─── SOURCE RECORDS ───

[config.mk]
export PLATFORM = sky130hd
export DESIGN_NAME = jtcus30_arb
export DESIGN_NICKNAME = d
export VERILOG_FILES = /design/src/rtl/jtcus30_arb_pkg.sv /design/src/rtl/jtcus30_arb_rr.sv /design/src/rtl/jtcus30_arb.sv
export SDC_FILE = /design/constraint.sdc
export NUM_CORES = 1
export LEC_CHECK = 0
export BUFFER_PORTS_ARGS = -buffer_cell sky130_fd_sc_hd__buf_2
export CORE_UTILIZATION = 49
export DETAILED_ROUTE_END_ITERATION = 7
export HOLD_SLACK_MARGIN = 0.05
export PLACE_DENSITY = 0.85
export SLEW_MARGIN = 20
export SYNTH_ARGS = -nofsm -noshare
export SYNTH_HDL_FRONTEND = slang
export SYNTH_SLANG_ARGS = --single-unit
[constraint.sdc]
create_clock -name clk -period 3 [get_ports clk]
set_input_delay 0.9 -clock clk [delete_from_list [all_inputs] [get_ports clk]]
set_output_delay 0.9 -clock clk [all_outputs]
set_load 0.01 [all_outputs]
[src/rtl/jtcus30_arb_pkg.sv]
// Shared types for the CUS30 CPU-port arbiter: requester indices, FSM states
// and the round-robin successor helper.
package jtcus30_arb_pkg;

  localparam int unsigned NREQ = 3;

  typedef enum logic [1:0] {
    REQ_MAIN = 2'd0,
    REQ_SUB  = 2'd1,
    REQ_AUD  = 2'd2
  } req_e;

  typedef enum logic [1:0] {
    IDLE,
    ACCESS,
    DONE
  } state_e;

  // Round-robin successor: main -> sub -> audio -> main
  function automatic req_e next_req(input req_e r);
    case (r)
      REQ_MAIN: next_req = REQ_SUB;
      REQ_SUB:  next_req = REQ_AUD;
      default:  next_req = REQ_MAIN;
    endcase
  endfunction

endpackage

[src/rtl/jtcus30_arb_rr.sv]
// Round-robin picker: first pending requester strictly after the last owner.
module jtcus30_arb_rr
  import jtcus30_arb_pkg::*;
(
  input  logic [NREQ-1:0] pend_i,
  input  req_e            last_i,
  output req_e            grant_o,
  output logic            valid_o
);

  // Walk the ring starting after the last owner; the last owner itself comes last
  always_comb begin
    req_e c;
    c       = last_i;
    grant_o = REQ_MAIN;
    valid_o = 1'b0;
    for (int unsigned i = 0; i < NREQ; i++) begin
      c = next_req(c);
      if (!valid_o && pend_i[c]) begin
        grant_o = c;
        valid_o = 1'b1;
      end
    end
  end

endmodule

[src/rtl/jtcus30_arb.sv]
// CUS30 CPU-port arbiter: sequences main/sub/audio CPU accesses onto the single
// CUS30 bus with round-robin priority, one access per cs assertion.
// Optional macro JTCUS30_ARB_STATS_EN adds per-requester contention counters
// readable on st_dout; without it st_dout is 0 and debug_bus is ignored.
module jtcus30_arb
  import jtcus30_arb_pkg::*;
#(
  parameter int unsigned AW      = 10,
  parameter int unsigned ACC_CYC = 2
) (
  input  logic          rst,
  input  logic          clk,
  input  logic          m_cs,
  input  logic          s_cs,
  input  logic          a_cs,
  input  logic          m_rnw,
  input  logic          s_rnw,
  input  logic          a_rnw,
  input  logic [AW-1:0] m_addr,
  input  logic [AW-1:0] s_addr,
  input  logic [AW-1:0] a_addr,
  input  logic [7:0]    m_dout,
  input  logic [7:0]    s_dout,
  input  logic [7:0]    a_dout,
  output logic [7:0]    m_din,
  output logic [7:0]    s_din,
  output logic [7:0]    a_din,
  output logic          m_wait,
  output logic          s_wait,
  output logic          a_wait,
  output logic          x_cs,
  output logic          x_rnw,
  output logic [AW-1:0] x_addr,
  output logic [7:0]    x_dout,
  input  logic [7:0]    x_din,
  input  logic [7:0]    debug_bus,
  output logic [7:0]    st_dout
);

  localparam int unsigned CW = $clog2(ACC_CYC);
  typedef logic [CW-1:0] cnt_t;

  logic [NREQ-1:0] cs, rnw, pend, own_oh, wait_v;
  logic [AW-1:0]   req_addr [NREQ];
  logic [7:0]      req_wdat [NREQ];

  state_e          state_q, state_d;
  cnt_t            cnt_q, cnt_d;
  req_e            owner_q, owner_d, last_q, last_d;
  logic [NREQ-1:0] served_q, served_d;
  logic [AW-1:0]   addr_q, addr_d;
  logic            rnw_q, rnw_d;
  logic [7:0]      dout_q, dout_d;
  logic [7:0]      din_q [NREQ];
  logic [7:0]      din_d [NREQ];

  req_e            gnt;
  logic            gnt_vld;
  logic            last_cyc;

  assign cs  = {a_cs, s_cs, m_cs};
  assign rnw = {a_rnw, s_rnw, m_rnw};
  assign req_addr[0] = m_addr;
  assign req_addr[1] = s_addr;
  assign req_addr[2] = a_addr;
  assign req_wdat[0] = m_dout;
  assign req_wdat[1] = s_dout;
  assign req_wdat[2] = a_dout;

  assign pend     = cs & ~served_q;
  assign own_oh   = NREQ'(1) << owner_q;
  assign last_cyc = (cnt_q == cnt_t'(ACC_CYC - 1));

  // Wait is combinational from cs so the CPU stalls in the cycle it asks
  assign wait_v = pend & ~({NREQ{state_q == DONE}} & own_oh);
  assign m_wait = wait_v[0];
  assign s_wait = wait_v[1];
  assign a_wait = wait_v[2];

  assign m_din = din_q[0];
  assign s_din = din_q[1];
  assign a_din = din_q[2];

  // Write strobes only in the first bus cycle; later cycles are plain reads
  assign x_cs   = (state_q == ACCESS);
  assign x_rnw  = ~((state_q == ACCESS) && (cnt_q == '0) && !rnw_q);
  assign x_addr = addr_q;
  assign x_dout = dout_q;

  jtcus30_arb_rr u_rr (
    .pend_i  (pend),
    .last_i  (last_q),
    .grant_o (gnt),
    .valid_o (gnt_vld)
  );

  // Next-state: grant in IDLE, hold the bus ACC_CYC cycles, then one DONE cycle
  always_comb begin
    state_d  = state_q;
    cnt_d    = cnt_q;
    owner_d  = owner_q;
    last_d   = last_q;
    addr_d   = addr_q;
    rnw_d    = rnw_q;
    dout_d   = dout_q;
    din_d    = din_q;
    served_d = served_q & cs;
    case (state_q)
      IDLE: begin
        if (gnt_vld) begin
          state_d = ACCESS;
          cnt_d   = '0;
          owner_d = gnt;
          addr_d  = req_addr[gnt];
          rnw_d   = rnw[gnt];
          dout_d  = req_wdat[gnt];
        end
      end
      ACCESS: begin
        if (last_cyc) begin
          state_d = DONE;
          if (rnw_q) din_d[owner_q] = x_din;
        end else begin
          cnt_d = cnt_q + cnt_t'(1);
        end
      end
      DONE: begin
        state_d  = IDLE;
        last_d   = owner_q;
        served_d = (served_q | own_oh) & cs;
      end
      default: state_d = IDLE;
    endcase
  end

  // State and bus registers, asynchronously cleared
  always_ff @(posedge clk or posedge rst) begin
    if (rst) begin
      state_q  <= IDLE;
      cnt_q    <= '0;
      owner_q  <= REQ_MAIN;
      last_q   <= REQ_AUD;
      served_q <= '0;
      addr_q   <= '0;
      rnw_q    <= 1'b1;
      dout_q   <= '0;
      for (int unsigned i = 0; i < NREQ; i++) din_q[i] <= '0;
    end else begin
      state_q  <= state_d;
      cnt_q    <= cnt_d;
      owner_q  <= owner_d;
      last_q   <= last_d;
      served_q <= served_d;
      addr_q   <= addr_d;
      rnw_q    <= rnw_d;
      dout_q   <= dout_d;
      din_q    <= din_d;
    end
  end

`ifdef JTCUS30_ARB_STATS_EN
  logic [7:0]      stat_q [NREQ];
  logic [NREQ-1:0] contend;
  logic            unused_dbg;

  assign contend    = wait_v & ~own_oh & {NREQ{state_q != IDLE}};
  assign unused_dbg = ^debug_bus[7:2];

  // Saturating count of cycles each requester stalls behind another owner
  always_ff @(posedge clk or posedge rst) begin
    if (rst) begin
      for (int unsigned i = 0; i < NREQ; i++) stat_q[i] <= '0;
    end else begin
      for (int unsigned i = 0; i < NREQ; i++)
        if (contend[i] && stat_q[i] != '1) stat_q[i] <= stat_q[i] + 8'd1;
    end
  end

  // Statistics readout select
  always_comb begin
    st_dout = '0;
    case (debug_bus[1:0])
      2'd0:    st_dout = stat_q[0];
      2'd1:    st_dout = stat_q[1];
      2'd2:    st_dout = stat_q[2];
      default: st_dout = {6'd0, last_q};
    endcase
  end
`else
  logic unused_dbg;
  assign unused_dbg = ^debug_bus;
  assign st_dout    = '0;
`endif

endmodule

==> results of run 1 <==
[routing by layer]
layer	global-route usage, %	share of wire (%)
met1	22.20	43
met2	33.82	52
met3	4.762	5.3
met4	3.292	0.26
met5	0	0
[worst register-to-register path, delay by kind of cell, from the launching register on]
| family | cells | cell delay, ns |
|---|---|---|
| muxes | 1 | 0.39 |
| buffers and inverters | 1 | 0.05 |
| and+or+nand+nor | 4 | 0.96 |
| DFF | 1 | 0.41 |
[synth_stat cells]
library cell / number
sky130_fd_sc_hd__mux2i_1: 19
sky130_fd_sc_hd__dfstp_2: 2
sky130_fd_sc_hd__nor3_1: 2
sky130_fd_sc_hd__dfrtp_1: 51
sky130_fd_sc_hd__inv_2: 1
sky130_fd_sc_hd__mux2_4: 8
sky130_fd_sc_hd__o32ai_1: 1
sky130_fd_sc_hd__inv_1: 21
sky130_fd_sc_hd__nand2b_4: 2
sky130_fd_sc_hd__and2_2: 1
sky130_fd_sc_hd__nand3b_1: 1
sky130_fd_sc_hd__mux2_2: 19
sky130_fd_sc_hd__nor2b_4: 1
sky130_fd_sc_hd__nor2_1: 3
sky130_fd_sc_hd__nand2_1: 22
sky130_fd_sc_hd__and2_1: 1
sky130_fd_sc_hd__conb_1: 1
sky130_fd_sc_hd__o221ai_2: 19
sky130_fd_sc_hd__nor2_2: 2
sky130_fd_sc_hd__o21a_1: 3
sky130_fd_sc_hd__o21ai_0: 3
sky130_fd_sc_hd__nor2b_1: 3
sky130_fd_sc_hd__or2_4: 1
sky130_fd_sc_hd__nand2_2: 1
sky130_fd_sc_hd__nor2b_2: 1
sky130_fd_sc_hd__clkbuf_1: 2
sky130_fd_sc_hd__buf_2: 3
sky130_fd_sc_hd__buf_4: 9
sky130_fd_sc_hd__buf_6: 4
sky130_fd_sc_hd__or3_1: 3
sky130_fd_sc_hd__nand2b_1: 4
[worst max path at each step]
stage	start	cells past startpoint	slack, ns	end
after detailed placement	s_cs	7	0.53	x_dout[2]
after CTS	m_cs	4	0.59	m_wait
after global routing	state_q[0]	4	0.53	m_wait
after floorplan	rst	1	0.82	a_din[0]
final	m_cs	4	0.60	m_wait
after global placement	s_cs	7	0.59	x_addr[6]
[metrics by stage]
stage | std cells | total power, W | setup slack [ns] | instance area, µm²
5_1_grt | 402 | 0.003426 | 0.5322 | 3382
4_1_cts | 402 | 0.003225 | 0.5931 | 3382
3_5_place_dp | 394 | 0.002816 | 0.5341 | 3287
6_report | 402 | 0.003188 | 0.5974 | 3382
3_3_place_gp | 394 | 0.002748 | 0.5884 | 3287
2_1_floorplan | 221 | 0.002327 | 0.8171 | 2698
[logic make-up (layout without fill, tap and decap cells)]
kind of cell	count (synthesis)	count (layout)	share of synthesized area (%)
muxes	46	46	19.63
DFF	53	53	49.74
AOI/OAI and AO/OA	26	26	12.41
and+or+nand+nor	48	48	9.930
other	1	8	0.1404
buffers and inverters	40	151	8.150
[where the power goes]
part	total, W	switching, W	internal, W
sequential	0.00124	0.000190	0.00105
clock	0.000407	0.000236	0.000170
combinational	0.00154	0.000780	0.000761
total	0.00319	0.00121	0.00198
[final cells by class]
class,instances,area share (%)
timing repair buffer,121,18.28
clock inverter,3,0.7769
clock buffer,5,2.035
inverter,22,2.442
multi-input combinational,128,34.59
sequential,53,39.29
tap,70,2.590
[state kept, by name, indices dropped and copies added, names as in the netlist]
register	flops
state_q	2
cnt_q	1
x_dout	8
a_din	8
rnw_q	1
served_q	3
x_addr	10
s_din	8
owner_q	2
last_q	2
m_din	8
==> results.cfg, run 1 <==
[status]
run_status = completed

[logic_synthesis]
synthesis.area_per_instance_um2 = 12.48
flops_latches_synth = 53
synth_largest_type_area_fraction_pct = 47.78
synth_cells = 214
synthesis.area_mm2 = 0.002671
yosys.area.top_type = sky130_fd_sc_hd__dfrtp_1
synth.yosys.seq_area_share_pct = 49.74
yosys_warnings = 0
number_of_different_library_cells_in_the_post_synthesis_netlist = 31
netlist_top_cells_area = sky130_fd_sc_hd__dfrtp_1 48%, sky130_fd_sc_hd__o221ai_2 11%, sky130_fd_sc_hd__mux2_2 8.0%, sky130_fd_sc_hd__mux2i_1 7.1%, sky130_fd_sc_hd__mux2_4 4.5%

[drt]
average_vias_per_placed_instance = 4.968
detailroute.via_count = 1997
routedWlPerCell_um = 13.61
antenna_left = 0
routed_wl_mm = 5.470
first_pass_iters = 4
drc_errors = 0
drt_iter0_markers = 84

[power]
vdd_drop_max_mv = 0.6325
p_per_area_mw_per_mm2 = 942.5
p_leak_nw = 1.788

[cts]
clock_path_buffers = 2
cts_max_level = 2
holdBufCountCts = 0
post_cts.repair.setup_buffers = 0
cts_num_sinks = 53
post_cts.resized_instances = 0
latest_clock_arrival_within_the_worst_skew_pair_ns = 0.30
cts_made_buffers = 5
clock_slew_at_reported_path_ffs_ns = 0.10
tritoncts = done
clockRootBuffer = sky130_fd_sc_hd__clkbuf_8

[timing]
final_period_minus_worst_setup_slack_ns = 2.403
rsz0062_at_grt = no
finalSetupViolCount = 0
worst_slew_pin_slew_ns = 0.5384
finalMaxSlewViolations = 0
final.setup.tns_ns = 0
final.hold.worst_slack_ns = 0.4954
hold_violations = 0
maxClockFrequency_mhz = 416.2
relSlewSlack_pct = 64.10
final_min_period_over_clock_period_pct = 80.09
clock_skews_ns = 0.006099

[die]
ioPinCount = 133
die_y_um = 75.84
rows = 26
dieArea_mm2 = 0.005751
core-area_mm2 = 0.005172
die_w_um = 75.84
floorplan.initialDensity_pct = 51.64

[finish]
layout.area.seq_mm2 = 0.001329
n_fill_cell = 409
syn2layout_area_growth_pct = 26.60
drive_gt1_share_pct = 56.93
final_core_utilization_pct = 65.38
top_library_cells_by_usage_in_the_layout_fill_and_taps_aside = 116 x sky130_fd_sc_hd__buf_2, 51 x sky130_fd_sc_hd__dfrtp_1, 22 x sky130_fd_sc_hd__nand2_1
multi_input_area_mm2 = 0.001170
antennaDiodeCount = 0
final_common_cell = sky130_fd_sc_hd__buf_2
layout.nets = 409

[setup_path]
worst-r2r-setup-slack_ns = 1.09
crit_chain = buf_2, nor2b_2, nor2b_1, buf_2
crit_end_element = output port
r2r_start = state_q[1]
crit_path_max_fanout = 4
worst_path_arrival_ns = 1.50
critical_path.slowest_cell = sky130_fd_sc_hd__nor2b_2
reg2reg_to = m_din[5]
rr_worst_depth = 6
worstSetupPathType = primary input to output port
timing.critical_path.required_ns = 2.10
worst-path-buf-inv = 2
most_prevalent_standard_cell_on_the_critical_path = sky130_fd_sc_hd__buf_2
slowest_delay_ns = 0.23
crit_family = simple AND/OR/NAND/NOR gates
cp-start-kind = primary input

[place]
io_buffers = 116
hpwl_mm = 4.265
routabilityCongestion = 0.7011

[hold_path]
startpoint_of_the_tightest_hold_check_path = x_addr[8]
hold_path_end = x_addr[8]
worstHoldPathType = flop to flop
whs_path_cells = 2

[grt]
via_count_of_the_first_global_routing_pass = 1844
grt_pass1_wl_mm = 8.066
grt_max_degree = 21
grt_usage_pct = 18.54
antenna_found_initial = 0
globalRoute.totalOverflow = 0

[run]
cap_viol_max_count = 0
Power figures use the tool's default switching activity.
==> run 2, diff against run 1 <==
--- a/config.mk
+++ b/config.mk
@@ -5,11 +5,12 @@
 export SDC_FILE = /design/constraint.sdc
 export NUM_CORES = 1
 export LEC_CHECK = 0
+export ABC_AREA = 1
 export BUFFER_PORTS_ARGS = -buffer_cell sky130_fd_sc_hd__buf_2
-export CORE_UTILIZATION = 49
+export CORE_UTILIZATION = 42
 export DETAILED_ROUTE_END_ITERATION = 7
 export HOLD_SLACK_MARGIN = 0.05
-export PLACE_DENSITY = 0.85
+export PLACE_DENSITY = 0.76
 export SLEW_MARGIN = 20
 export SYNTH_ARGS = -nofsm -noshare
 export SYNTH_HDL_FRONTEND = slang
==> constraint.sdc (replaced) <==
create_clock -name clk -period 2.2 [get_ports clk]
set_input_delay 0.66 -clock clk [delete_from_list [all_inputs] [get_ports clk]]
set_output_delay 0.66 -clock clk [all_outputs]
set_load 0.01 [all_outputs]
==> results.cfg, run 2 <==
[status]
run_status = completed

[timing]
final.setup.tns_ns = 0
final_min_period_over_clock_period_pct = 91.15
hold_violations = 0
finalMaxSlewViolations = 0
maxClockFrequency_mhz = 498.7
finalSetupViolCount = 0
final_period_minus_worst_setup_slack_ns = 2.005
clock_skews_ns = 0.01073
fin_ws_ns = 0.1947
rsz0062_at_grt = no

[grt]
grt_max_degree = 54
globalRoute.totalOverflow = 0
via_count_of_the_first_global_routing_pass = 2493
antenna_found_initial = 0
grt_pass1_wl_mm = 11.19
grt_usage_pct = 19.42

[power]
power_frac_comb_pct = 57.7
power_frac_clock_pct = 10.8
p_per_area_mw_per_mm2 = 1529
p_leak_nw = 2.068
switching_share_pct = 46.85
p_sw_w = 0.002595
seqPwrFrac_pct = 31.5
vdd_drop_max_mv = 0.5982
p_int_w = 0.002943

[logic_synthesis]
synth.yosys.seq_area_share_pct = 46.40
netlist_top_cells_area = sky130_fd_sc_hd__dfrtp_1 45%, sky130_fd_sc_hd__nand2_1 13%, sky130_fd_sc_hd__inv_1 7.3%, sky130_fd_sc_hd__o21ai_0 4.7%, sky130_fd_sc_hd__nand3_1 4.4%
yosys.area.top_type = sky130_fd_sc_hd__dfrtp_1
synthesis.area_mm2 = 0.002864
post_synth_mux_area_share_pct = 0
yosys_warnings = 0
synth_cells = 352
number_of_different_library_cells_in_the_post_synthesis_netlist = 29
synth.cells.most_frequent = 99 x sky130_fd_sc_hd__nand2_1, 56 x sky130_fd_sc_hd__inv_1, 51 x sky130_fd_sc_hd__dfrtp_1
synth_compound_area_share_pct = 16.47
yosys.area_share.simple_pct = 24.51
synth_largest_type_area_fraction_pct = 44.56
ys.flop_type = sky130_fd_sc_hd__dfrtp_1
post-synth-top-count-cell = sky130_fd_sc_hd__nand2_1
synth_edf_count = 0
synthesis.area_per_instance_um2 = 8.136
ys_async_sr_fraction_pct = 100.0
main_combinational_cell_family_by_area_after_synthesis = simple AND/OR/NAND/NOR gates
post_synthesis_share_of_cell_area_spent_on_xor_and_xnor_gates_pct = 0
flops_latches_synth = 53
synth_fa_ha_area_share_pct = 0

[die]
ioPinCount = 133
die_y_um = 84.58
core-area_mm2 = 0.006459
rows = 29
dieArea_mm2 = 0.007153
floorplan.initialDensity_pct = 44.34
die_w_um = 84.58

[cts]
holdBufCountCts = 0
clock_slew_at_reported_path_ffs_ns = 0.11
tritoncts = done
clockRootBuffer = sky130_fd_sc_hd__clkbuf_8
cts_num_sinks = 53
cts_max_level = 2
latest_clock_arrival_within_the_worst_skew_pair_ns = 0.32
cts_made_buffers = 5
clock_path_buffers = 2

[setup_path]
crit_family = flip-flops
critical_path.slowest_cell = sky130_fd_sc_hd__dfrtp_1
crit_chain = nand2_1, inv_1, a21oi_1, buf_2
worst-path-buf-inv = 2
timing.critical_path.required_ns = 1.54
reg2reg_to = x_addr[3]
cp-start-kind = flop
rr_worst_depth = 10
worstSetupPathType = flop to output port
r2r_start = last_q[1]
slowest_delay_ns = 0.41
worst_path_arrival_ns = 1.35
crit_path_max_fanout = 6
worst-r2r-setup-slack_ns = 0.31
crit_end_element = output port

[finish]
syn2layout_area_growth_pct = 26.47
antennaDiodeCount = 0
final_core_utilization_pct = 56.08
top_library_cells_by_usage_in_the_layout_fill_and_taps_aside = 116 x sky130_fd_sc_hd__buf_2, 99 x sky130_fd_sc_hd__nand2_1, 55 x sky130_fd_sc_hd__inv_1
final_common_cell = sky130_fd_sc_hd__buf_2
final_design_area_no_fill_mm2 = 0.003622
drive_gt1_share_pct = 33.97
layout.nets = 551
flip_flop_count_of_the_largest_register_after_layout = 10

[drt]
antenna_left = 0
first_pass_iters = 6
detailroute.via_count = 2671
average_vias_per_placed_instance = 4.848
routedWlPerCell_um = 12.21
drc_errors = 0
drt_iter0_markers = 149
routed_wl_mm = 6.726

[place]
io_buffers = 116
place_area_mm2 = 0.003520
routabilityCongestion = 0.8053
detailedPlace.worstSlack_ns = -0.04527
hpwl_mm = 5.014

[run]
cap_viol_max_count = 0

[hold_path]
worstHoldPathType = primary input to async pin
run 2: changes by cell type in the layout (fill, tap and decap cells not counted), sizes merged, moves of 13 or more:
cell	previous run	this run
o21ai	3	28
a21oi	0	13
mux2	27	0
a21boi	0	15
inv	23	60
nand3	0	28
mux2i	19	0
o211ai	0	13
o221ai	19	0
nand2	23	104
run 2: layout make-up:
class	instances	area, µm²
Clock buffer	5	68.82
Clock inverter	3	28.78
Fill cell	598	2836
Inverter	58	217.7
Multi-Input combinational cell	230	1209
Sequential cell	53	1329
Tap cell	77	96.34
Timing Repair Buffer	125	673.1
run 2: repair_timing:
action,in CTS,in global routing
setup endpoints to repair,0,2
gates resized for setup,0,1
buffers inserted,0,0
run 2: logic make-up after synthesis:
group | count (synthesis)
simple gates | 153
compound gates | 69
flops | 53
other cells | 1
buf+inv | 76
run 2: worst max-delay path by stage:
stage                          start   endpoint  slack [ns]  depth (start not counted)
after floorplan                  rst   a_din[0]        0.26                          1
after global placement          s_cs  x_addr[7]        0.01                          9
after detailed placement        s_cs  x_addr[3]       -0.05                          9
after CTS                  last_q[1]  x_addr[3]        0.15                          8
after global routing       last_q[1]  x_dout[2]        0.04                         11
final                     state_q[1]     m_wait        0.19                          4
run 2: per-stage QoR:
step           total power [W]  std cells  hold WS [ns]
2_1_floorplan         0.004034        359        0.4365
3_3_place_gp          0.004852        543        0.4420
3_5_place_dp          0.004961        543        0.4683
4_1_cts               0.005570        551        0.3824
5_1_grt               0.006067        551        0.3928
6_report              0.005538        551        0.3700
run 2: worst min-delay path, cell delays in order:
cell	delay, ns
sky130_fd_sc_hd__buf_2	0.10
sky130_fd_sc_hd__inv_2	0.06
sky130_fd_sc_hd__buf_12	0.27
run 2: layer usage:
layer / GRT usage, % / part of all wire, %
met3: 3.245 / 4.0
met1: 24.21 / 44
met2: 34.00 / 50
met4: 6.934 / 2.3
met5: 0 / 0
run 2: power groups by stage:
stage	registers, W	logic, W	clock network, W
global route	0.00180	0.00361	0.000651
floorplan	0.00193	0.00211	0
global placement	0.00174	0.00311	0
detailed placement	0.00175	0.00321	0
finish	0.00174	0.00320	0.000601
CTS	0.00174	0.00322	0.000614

───

### EXERCISE DETAILS
Would you please repeat the lines from the one with "run 2: power" through the last line of the listing above, exactly and with nothing else?

### ANSWER TO THIS EXERCISE
run 2: power groups by stage:
stage	registers, W	logic, W	clock network, W
global route	0.00180	0.00361	0.000651
floorplan	0.00193	0.00211	0
global placement	0.00174	0.00311	0
detailed placement	0.00175	0.00321	0
finish	0.00174	0.00320	0.000601
CTS	0.00174	0.00322	0.000614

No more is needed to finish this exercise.